Он сжал ее в объятиях, потом очень медленно, обнимая, проводил до машины. Это было такси G-7, из тех огромных и незабываемых G-7, которых еще вчера было множество на улицах Парижа.
— Может быть, в этом такси я и потеряла свое письмо? Поль, знаешь, чего бы я хотела?
— Говори.
— Ты можешь освободиться завтра утром?
— Да.
— А ты мог бы подъехать к моему дому в десять часов в таком такси? И мы бы уехали в будущее в карете моего счастья?
— Будущее — это движение, которое я запрещаю нашей любви. Я украду тебя и увезу в неподвижное время. Два надгробия, обратившие лица к небу, — вот кем мы будем.
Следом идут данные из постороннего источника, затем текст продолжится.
### src/rtl/cmx_pkg.sv
package cmx_pkg;
  localparam int INSN_W = 32;
  localparam int REG_W  = 5;
  localparam int IDX_W  = 2;
  localparam int LEN_W  = 5;
  localparam int ROT_W  = 2;
  localparam int PREC_W = 2;

  localparam logic [PREC_W-1:0] PREC_HALF = 2'd1;

  typedef struct packed {
    logic              hit;
    logic              bad;
    logic              is_add;
    logic [ROT_W-1:0]  rot;
    logic [PREC_W-1:0] prec;
    logic [REG_W-1:0]  rm;
    logic [IDX_W-1:0]  idx;
  } raw_t;
endpackage

### src/rtl/cmx_vec_dec.sv
module cmx_vec_dec
  import cmx_pkg::*;
(
  input  logic [INSN_W-1:0] insn,
  input  logic              cmplx_en,
  input  logic              fp16_en,
  output raw_t              raw
);
  logic [3:0] opc;
  logic [1:0] sz;
  logic       q, shape, is_mla, is_add;

  always_comb begin
    opc    = insn[14:11];
    sz     = insn[23:22];
    q      = insn[30];
    shape  = !insn[31] && (insn[28:24] == 5'b01110) && !insn[21]
             && insn[15] && insn[10] && insn[29];
    is_mla = (opc[3:2] == 2'b10);
    is_add = (opc == 4'hC) || (opc == 4'hE);

    raw        = '0;
    raw.hit    = shape && (is_mla || is_add);
    raw.is_add = is_add;
    raw.rot    = is_mla ? opc[1:0] : {opc[1], 1'b1};
    raw.prec   = sz;
    raw.rm     = insn[20:16];
    raw.bad    = !cmplx_en || (sz == 2'd0) || (sz == 2'd1 && !fp16_en)
                 || (sz == 2'd3 && !q);
  end
endmodule

### src/rtl/cmx_elem_dec.sv
module cmx_elem_dec
  import cmx_pkg::*;
(
  input  logic [INSN_W-1:0] insn,
  input  logic              cmplx_en,
  input  logic              fp16_en,
  output raw_t              raw
);
  logic [3:0] opc;
  logic [1:0] sz;
  logic       q, h, l, shape, pair_half, pair_single;

  always_comb begin
    opc         = insn[15:12];
    sz          = insn[23:22];
    q           = insn[30];
    h           = insn[11];
    l           = insn[21];
    shape       = !insn[31] && (insn[28:24] == 5'b01111) && !insn[10];
    pair_half   = (sz == 2'd1);
    pair_single = (sz == 2'd2);

    raw        = '0;
    raw.hit    = shape && insn[29] && !opc[3] && opc[0];
    raw.is_add = 1'b0;
    raw.rot    = insn[14:13];
    raw.prec   = sz;
    raw.rm     = {insn[20], insn[19:16]};
    raw.idx    = pair_half ? {h, l} : {1'b0, h};
    raw.bad    = !cmplx_en || !(pair_half || pair_single)
                 || (pair_half && h && !q) || (pair_half && !fp16_en);
  end
endmodule

### src/rtl/cmx_dec.sv
module cmx_dec
  import cmx_pkg::*;
(
  input  logic              clk,
  input  logic              rst,
  input  logic [31:0]       insn_i,
  input  logic              cmplx_en_i,
  input  logic              fp16_en_i,
  output logic              hit_o,
  output logic              valid_o,
  output logic              unalloc_o,
  output logic              is_add_o,
  output logic              indexed_o,
  output logic [1:0]        rot_o,
  output logic [1:0]        prec_o,
  output logic [4:0]        rd_o,
  output logic [4:0]        rn_o,
  output logic [4:0]        rm_o,
  output logic [1:0]        idx_o,
  output logic [4:0]        bytes_o
);
  localparam logic [LEN_W-1:0] BYTES_Q  = LEN_W'(16);
  localparam logic [LEN_W-1:0] BYTES_NQ = LEN_W'(8);

  raw_t vec_raw, elem_raw, sel;
  logic sel_idx;

  cmx_vec_dec u_vec (
    .insn(insn_i), .cmplx_en(cmplx_en_i), .fp16_en(fp16_en_i), .raw(vec_raw)
  );

  cmx_elem_dec u_elem (
    .insn(insn_i), .cmplx_en(cmplx_en_i), .fp16_en(fp16_en_i), .raw(elem_raw)
  );

  always_comb begin
    sel_idx = elem_raw.hit;
    sel     = sel_idx ? elem_raw : vec_raw;
  end

  always_ff @(posedge clk) begin
    if (rst || !sel.hit || sel.bad) begin
      valid_o   <= 1'b0;
      is_add_o  <= 1'b0;
      indexed_o <= 1'b0;
      rot_o     <= '0;
      prec_o    <= '0;
      rd_o      <= '0;
      rn_o      <= '0;
      rm_o      <= '0;
      idx_o     <= '0;
      bytes_o   <= '0;
      hit_o     <= !rst && sel.hit;
      unalloc_o <= !rst && sel.hit;
    end else begin
      hit_o     <= 1'b1;
      unalloc_o <= 1'b0;
      valid_o   <= 1'b1;
      is_add_o  <= sel.is_add;
      indexed_o <= sel_idx;
      rot_o     <= sel.rot;
      prec_o    <= sel.prec;
      rd_o      <= insn_i[4:0];
      rn_o      <= insn_i[9:5];
      rm_o      <= sel.rm;
      idx_o     <= sel.idx;
      bytes_o   <= insn_i[30] ? BYTES_Q : BYTES_NQ;
    end
  end

  // unallocated and legal are exclusive, and both need a hit
  p_unalloc_excl_r10: assert property (@(posedge clk) disable iff (rst)
    (unalloc_o |-> (!valid_o && hit_o)) and (valid_o |-> hit_o));

  // unallocated result carries no operand fields
  p_unalloc_zero_r10: assert property (@(posedge clk) disable iff (rst)
    unalloc_o |-> (rd_o == '0 && rn_o == '0 && bytes_o == '0 && rot_o == '0));

  // nothing legal while complex arithmetic is off
  p_cmplx_gate_r7: assert property (@(posedge clk) disable iff (rst)
    !$past(cmplx_en_i) |-> !valid_o);

  // half precision needs its enable
  p_half_gate_r8: assert property (@(posedge clk) disable iff (rst)
    (valid_o && prec_o == PREC_HALF) |-> $past(fp16_en_i));

  // width follows the quad bit of the word one clock earlier
  p_bytes_r9: assert property (@(posedge clk) disable iff (rst)
    valid_o |-> (bytes_o == ($past(insn_i[30]) ? BYTES_Q : BYTES_NQ)));

  // destination comes straight from the word
  p_rd_r9: assert property (@(posedge clk) disable iff (rst)
    valid_o |-> (rd_o == $past(insn_i[4:0]) && rn_o == $past(insn_i[9:5])));

  // half pairs with H set and Q clear are never legal
  p_idx_half_r6: assert property (@(posedge clk) disable iff (rst)
    (valid_o && indexed_o && prec_o == PREC_HALF) |->
      !($past(insn_i[11]) && !$past(insn_i[30])));
endmodule

### config.mk
export PLATFORM = sky130hd
export DESIGN_NAME = cmx_dec
export DESIGN_NICKNAME = d
export VERILOG_FILES = /design/src/rtl/cmx_pkg.sv /design/src/rtl/cmx_vec_dec.sv /design/src/rtl/cmx_elem_dec.sv /design/src/rtl/cmx_dec.sv
export SDC_FILE = /design/constraint.sdc
export NUM_CORES = 1
export LEC_CHECK = 0
export ABC_CLOCK_PERIOD_IN_PS = 6000
export CAP_MARGIN = 10
export CORE_MARGIN = 2
export CORE_UTILIZATION = 45
export DETAILED_ROUTE_END_ITERATION = 6
export DONT_BUFFER_PORTS = 1
export GPL_TIMING_DRIVEN = 1
export PLACE_DENSITY_LB_ADDON = 0.05
export SETUP_SLACK_MARGIN = 0.4
export SYNTH_ARGS = -nofsm -noshare
export SYNTH_HDL_FRONTEND = slang
export SYNTH_SLANG_ARGS = --single-unit
### constraint.sdc
create_clock -name clk -period 6 [get_ports clk]
set_input_delay 1.5 -clock clk [delete_from_list [all_inputs] [get_ports clk]]
set_output_delay 1.5 -clock clk [all_outputs]
set_load 0.02 [all_outputs]
Word-level counts from Yosys, hierarchy flattened
Index checks and enable logic that the tools add are counted.

storage, ports and cells
  register bits after elaboration = 31
  bits of input ports = 36
  output and inout port bits = 31
  word-level logic and storage cells = 69

cells by class
  eq/ne operators = 8
  multiplexer cells = 5
  bitwise logic cells = 2
  reductions and logical operators = 41

operators with widths
  cell                                           count
  logical AND 1 bit                              16
  two-way mux 14 bit                             1
  logical OR 1 bit                               11
  == test 5 x 4 -> 1 bit, second input constant  2
  zero test 1 bit                                10
  == test 4 bit, second input constant           2
  == test 2 bit, second input constant           3
  two-way mux 5 bit                              1
  OR reduction 2 bit                             2
  OR reduction 3 bit                             1
  == test 2 x 1 -> 1 bit, second input constant  1
  zero test 2 bit                                1
  two-way mux 1 bit                              2
  two-way mux 2 bit                              1
  inverter 1 bit                                 2

Longest topological paths before layout
Gate-level depths: netlist of run 1.

  word-level depth = 12
  gate-level depth with buffers = 7
  depth with buffers taken out = 6

Hierarchy
A second synthesis of run 1 with hierarchy kept.

unflattened totals
  cell total of the unflattened synthesis = 131
  area total of the unflattened synthesis = 1373.8 um^2

by module, submodules not included
  module        instances  cells each  area an instance (um^2)  seq. area each (um^2)
  cmx_dec       1          85          1042.2                   560.5
  cmx_vec_dec   1          23          170.2                    0.0
  cmx_elem_dec  1          23          161.4                    0.0

Worst setup path before layout of run 1
No wires, ideal clock.

  path kind = input port to flip-flop
  start = input insn_i[29]
  end = register rot_o[1]
  setup time = 0.059 ns
  data arrival time = 3.021 ns
  data required time = 5.941 ns
  slack = 2.920 ns
  stages = 7
  path buffers = 2
  cells stage by stage = nor4bb_1 and4_1 clkbuf_1 or4b_4 a21oi_2 buf_2 o311a_1

on the way
  cells in the longest elaborated chain, start to end = 7
  elaborated cells between the ends (all ways) = 9
  those cells by class = 1 x mux; 8 x reduce/logical

ends and longest elaborated chain
  element                          line                RTL
  start: declaration               cmx_dec.sv:6        input logic [31:0] insn_i,
  logical AND 1 bit (3 in series)  cmx_elem_dec.sv:24  raw.hit = shape && insn[29] && !opc[3] && opc[0];
  two-way mux 14 bit (*)           cmx_dec.sv:38       sel = sel_idx ? elem_raw : vec_raw;
  zero test 1 bit                  cmx_dec.sv:42       if (rst || !sel.hit || sel.bad) begin
  logical OR 1 bit (2 in series)   cmx_dec.sv:42
  end signal: assignment           cmx_dec.sv:61       rot_o <= sel.rot;
  end: declaration                 cmx_dec.sv:14       output logic [1:0] rot_o,

Mark *: on every way between the ends. The rest lies on a longest branch, timed or not.
A chain may end at the register's enable or synchronous reset.

Final worst setup path of run 1
  start = input insn_i[23]
  end = register rot_o[1]

on the way
  cells in the longest elaborated chain, start to end = 8
  elaborated cells between the ends (all ways) = 18
  those cells by class = 3 x eq/ne; 1 x mux; 14 x reduce/logical

ends and longest elaborated chain
  element                                                         line                                                       RTL
  == test 2 x 1 -> 1 bit / == test 2 bit (equally long branches)  cmx_vec_dec.sv:28, cmx_elem_dec.sv:20, cmx_elem_dec.sv:21
  logical OR 1 bit                                                cmx_elem_dec.sv:30                                         raw.bad = !cmplx_en || !(pair_half || pair_single)
  zero test 1 bit                                                 cmx_elem_dec.sv:30
  logical OR 1 bit                                                cmx_elem_dec.sv:30
  logical OR 1 bit (2 in series)                                  cmx_elem_dec.sv:31                                         || (pair_half && h && !q) || (pair_half && !fp16_en);
  two-way mux 14 bit (*)                                          cmx_dec.sv:38
  logical OR 1 bit (*)                                            cmx_dec.sv:42

Marks and branches as above.

==> metrics.sh, run 1 <==
STATUS='finished clean'
MAXIMUM_RESISTIVE_DROP_ON_VDD_V=0.000111
GLOBALROUTEOVERFLOWTOTAL=0
LAYOUT_MIN_CYCLE_TIME_NS=3.10
CRITICAL_PATH_CAPTURE_POINT_TYPE='flop'
YS_TOP_CELLS_BY_COUNT='sky130_fd_sc_hd__dfxtp_1, sky130_fd_sc_hd__and2_1, sky130_fd_sc_hd__inv_1'
FINALSETUPTNS_NS=0
FINAL_CELLS=117
POST_DP_CELL_AREA_UM2=971
SYNTH.AREA.TOP_CELLS='sky130_fd_sc_hd__dfxtp_1, sky130_fd_sc_hd__and2_1, sky130_fd_sc_hd__ha_1'
PATH_BUF_INV=1
NUM-NETS-FINAL=130
FIRST_GLOBAL_VIAS=542
CTS_HOLD_REPAIR.BUFFERS=0
SETUP.WORST_PATH.CLASS='primary input to flop'
YOSYS_REGISTER_BITS=28
TRITONCTS='built'
ROUTE.ANTENNA.REMAINING_NETS=0
YOSYSSEQAREASHARE_PCT=58.0
SYNTH_CELL_AREA_UM2=966
DETAIL_ROUTE.DRC_VIOLATIONS=0
TIMING_WORST_SLEW_PIN_VALUE_NS=0.753
INITIAL_CORE_UTIL_PCT=48.2
DRT-TOTAL-WL_UM=1560
NETLIST.TOP_CELL.BY_AREA='sky130_fd_sc_hd__dfxtp_1'
CP_DATA_REQUIRED_TIME_NS=6.26
PLACED_CELLS_INCL_TAPS=113
AREA_GROWTH_SYN_TO_LAYOUT_PCT=5.96
POWER.SEQUENTIAL.FRACTION_PCT=59.4
RSZ0062_AT_GRT='no'
SYNTH_ENABLE_FLOP_CELLS=0
IOS=67
FINAL_LAYOUT_SIZE_SUFFIX_GT1_SHARE_PCT=6.67
SYNTH-WARNING-COUNT=0
CLK_PIN_SLEW_NS=0.14
DIEWIDTH_UM=50.3
SYNTH.AVG_CELL_AREA_UM2=10.7
PWR_PER_CELL_AREA_nW_PER_UM2=306
POWER_SWITCHING_mW=0.0557
INTERNAL-POWER_mW=0.257
H-TREE-DEPTH=1
WORST-ENDPOINT-ARRIVAL_NS=3.37
REPLACE_CONGESTION=0.671
SLEW-LIMIT-HEADROOM_PCT=49.8
SYNTH.TOP_CELL.AREA_SHARE_PCT=58.0
FMAX_MHz=322
CP_MAX_FO=25
SYNTH_FF_TYPE='sky130_fd_sc_hd__dfxtp_1'
CRITICAL-PATH-MAX-STAGE-DELAY_NS=0.61
TRITONCTS.NUM_BUFFERS=3
DIE-AREA_UM2=2530
POST-DP-HPWL_UM=1240
VIA_DENSITY_PER_INSTANCE=4.96
YOSYS.CELL_COUNT.TOP_TYPE='sky130_fd_sc_hd__dfxtp_1'
CP_CELL_SEQUENCE='inv_1 > ha_1 > a22o_1 > or4b_4 > a21oi_2 > o311a_1'
GRT_MAX_DEGREE=26
CRITPATHLAUNCHTYPE='primary input'
FP.COREAREA_UM2=2000
ANTENNA_CELLS_INSERTED=0
FP.DIEH_UM=50.3
ASYNC_RESET_FF_SHARE_PCT=0
CTS.PATH.MAX_BUFFERS=2
GRT_ANTENNA_BEFORE_REPAIR=0
SYNTH_CELL_TYPES=25
PATH_DELAY_FAMILY='compound AO/OA/AOI/OAI gates'
POWER.SHARE.SWITCHING_PCT=17.8
SETUP_VIOL_COUNT_FINAL=0
NETLIST_INSTANCES=90
POWER.TOTAL_mW=0.313
ROUTED_WIRE_PER_STD_CELL_UM=13.3
FINAL_HOLD_VIOL_COUNT=0
FINAL.HOLD.WORST_SLACK_NS=1.29
DESIGN_AREA_UM2=1020
DRT_ITER0_DRC=10
STANDBY_LEAKAGE_POWER_nW=0.445
CTS.ROOT.BUFFER_CELL='sky130_fd_sc_hd__clkbuf_4'
CRITICAL_PATH.SLOWEST_CELL='sky130_fd_sc_hd__a21oi_2'
TIMING.FINAL.CRIT_SHARE_PCT=51.7
CORE.ROWCOUNT=16
GRT_FIRST_PASS_WIRELENGTH_UM=2400
HOLDCRITPATHCLASS='primary input to flop'
NUM_VIAS=580
DRT_PASS1_ITERATIONS=4
POWER.SHARE.COMBINATIONAL_PCT=2.8
CLK_SINKS=28
CLOCK_GROUP_SHARE_OF_TOTAL_POWER_PCT=37.7
PORT_BUF_INSERTS=0
TIMING_MAX_TRANSITION_VIOLATIONS_FINAL=0
CTS.REPAIR_TIMING.SETUP_BUFFER_COUNT=0
CTS_RESIZED=0
MAX_CAP_VIOLATIONS=0
TRACK_USAGE_PCT=12.4
[cells by family (layout without fill, tap and decap cells)]
kind of cell	after synthesis	after routing	synth area share [%]
other cells	1	3	0.388
fa+ha+maj	3	3	3.89
simple gates	35	35	24.1
buf+inv	13	11	6.48
flops	28	28	58.0
compound gates	10	10	7.12
[power groups by stage]
stage	Combinational, mW	Clock [mW]	Sequential, mW
6_report	0.00880	0.118	0.186
5_1_grt	0.00989	0.130	0.186
4_1_cts	0.00880	0.121	0.186
3_5_place_dp	0.00874	0	0.190
3_3_place_gp	0.00871	0	0.190
2_1_floorplan	0.00931	0	0.190
[per-stage QoR]
step | util (%) | setup slack (ns)
2_1_floorplan | - | 2.92
3_3_place_gp | 48.5 | 2.60
3_5_place_dp | 48.5 | 2.54
4_1_cts | 51.1 | 2.87
5_1_grt | 51.1 | 2.69
6_report | 51.1 | 2.90
[flip-flops by register name, summed over array words and instances, names as in the netlist]
register and cells:
rd_o 5, rn_o 5, indexed_o 1, bytes_o 2, is_add_o 1, prec_o 2, rm_o 5, rot_o 2
hit_o 1, valid_o 1, idx_o 2, unalloc_o 1
[area by class of cell]
class                   count  area, um2
flip-flops and latches     28        561
inverters                   7       26.3
clock inverters             1       30.0
fillers                   201        978
multi-input cells          51        350
well taps                  27       33.8
clock buffers               3       22.5
[per-layer routing]
layer	global-route usage [%]	share of wire [%]	up-vias
met2	19.1	45	38
met3	3.57	14	2
met1	14.5	39	250
met4	9.46	1.7	0
li1	-	-	290
met5	0	0	-
[placed cells by master, fill, tap and decap left out, drive strengths merged]
master and n:
or4b 1, nand2 2, nor4 1, dfxtp 28, and4b 1, clkbuf 3, or3 1, conb 3
o21ai 1, nand3 2, o2111ai 1, a21oi 5, o21a 1, nor4bb 2, inv 7, nor2 1
ha 3, and4 2, o311a 1, and3 2, bufinv 1, a22o 1, and2 20
[path summary, 6_finish.rpt]
path / startpoint / endpoint / slack (ns) / cells past startpoint
min: insn_i[3] / rd_o[3]$_SDFF_PP0_ / 1.29 / 1
max: insn_i[23] / rot_o[1]$_SDFF_PP0_ / 2.90 / 6
No activity file was read; power rests on OpenSTA's default activity.
==> inputs of run 2 (changes only) <==
ABC_CLOCK_PERIOD_IN_PS = 2900   (was 6000)
clock period = 2.9 ns   (was 6 ns; I/O delays follow)
==> run 2 against run 1 <==
  * Clock power up 20%
  * Critical endpoint is now idx_o[1]$_SDFF_PP0_
  * Worst hold slack worse by 0.76 ns
  * First-iteration DRC count is 40% lower
  * Largest cell class unchanged
==> metrics.sh, run 2 (synthesis results as in run 1) <==
ROUTE.ANTENNA.REMAINING_NETS=0
TIMING.FINAL.CRIT_SHARE_PCT=74.7
CRITICAL_PATH_CAPTURE_POINT_TYPE='flop'
TRITONCTS.NUM_BUFFERS=3
WHS_ENDPOINT='rn_o[1]$_SDFF_PP0_'
FP.DIEH_UM=50.3
POST-DP-HPWL_UM=1310
PLACED_CELLS_INCL_TAPS=114
CTS_HOLD_REPAIR.BUFFERS=0
WORST-ENDPOINT-ARRIVAL_NS=2.42
VIA_DENSITY_PER_INSTANCE=4.97
LAYOUT.CELLS.MOST_COMMON_LIST='sky130_fd_sc_hd__dfxtp_1, sky130_fd_sc_hd__and2_1, sky130_fd_sc_hd__inv_1'
DIEWIDTH_UM=50.3
NUM-NETS-FINAL=131
INITIAL_CORE_UTIL_PCT=48.2
ANTENNA_CELLS_INSERTED=0
SETUP_VIOL_COUNT_FINAL=0
GRT_FIRST_PASS_WIRELENGTH_UM=2500
CP_MAX_FO=18
FIRST_GLOBAL_VIAS=553
RSZ0062_AT_GRT='no'
NUM_VIAS=582
GRT_MAX_DEGREE=19
CTS_RESIZED=0
CORE.ROWCOUNT=16
MOSTFREQUENTLAYOUTCELL='sky130_fd_sc_hd__dfxtp_1'
AREA_GROWTH_SYN_TO_LAYOUT_PCT=3.63
CLK_PIN_SLEW_NS=0.13
CTS.REPAIR_TIMING.SETUP_BUFFER_COUNT=0
HIGHEST_LAYER='met4'
GRT_ANTENNA_BEFORE_REPAIR=0
DETAIL_ROUTE.DRC_VIOLATIONS=0
FINALSETUPTNS_NS=0
PWR_PER_CELL_AREA_nW_PER_UM2=545
CP_DATA_REQUIRED_TIME_NS=3.16
CTS.ROOT.BUFFER_CELL='sky130_fd_sc_hd__clkbuf_4'
PORT_BUF_INSERTS=0
MIN-DELAY-START='insn_i[6]'
FMAX_MHz=462
TRACK_USAGE_PCT=13.0
HOLDCRITPATHCLASS='primary input to flop'
REPLACE_CONGESTION=0.683
WORST_HOLD_PATH_STAGE_COUNT=1
IOS=67
CRITPATHLAUNCHTYPE='primary input'
LAYOUT_MIN_CYCLE_TIME_NS=2.17
DRT-TOTAL-WL_UM=1610
CTS.PATH.MAX_BUFFERS=2
ROUTED_WIRE_PER_STD_CELL_UM=13.7
DRT_PASS1_ITERATIONS=3
MAXIMUM_RESISTIVE_DROP_ON_VDD_V=0.000245
DRT_ITER0_DRC=6
DIE-AREA_UM2=2530
FINAL_LAYOUT_SIZE_SUFFIX_GT1_SHARE_PCT=6.67
H-TREE-DEPTH=1
CLK_SINKS=28
DETAIL_ROUTE.WIRELENGTH.MET1_UM=663
STATUS='finished clean'
POWER.TOTAL_mW=0.545
FINAL_HOLD_VIOL_COUNT=0
FINAL_CELLS=117
TIMING_MAX_TRANSITION_VIOLATIONS_FINAL=0
FP.COREAREA_UM2=2000
TRITONCTS='built'
SETUP.WORST_PATH.CLASS='primary input to flop'
MET3WIRELENGTH_UM=152
POSTLAYOUTCOREUTIL_PCT=50.0
GLOBALROUTEOVERFLOWTOTAL=0
TOP_REGS='rd_o: 5 flops, rm_o: 5 flops, rn_o: 5 flops'
STANDBY_LEAKAGE_POWER_nW=0.436
MAX_CAP_VIOLATIONS=0
MET2WIRELENGTH_UM=771
[run 2: how the worst max path moves through the flow]
stage | startpoint | endpoint | slack [ns] | cells after the start
finish | insn_i[23] | idx_o[1]$_SDFF_PP0_ | 0.73 | 7
global route | insn_i[28] | idx_o[1]$_SDFF_PP0_ | 0.58 | 6
CTS | insn_i[23] | idx_o[1]$_SDFF_PP0_ | 0.72 | 7
detailed placement | insn_i[23] | idx_o[1]$_SDFF_PP0_ | 0.38 | 7
global placement | insn_i[23] | idx_o[1]$_SDFF_PP0_ | 0.42 | 7
floorplan | insn_i[29] | rot_o[1]$_SDFF_PP0_ | 0.59 | 7
[run 2: report_power, final]
part,internal [mW],switching [mW]
registers,0.385,0.000113
clock network,0.0484,0.0937
logic,0.00785,0.0104
total,0.441,0.104
[run 2: worst max-delay path: stages]
cell	delay (ns)
sky130_fd_sc_hd__inv_1	0.03
sky130_fd_sc_hd__ha_1	0.21
sky130_fd_sc_hd__a22o_1	0.22
sky130_fd_sc_hd__or4b_4	0.50
sky130_fd_sc_hd__a21oi_2	0.29
sky130_fd_sc_hd__buf_4	0.25
sky130_fd_sc_hd__and4_1	0.19
[run 2: metrics by stage]
stage | worst slack [ns] | hold slack, ns | instance area (um2)
after detailed placement | 0.380 | 0.850 | 978
after global placement | 0.417 | 0.847 | 978
after CTS | 0.723 | 0.516 | 1000
after global routing | 0.581 | 0.497 | 1000
after floorplan | 0.595 | 0.847 | 973
final | 0.734 | 0.530 | 1000
[run 2: per-layer routing]
layer | GRT usage (%) | up-vias
met5 | 0 | -
met4 | 8.11 | 0
met3 | 3.27 | 2
met2 | 21.5 | 39
met1 | 15.1 | 250
li1 | - | 291
[run 2: layout make-up]
class,count,area (um2)
fill,193,1000
sequential,28,561
multi-input combinational,51,350
tap,27,33.8
inverter,7,26.3
clock buffer,3,22.5
timing repair buffer,1,7.51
У окна в прихожей Гюстав караулил возвращение жены. Увидев, как она выходит из машины, он побежал ей навстречу.
— Ну же, поцелуй меня, — сказал он ей, и, поскольку у него был счастливый вид, а во взгляде сквозило лукавство, Сесилия, ожидавшая упреков, спросила, что привело его в столь хорошее расположение духа.
— Папаша Дэдэ скончался, и тебя назначили президентом банка?
— Все шутишь!
— Хотела бы я шутить, но не могу; Гюстав, я совершенно серьезна, и мне надо с тобой поговорить, — ответила она, входя в гостиную.
— Я тоже должен тебе сказать нечто важное, потому-то мне так и не терпелось тебя увидеть, — весело ответствовал он. — Послушай, Сесилия, тебе больше нечего от меня скрывать, — и без лишних предисловий он передал ей все, что рассказала ему Жильберта.
Еще он сказал, что без откровений Жильберты он установил бы за ней слежку и наверняка бы сделал самые печальные выводы относительно ее встреч с Полем Ландриё, но теперь ему не по себе при одной только мысли о том, что он ее подозревал:
— Ты за меня боялась, обо мне думала, ты теряла голову при мысли, что я буду страдать от последствий твоей нескромности, шуток и безрассудства. Но вместо того чтобы ругать, я благодарю тебя, любовь моя.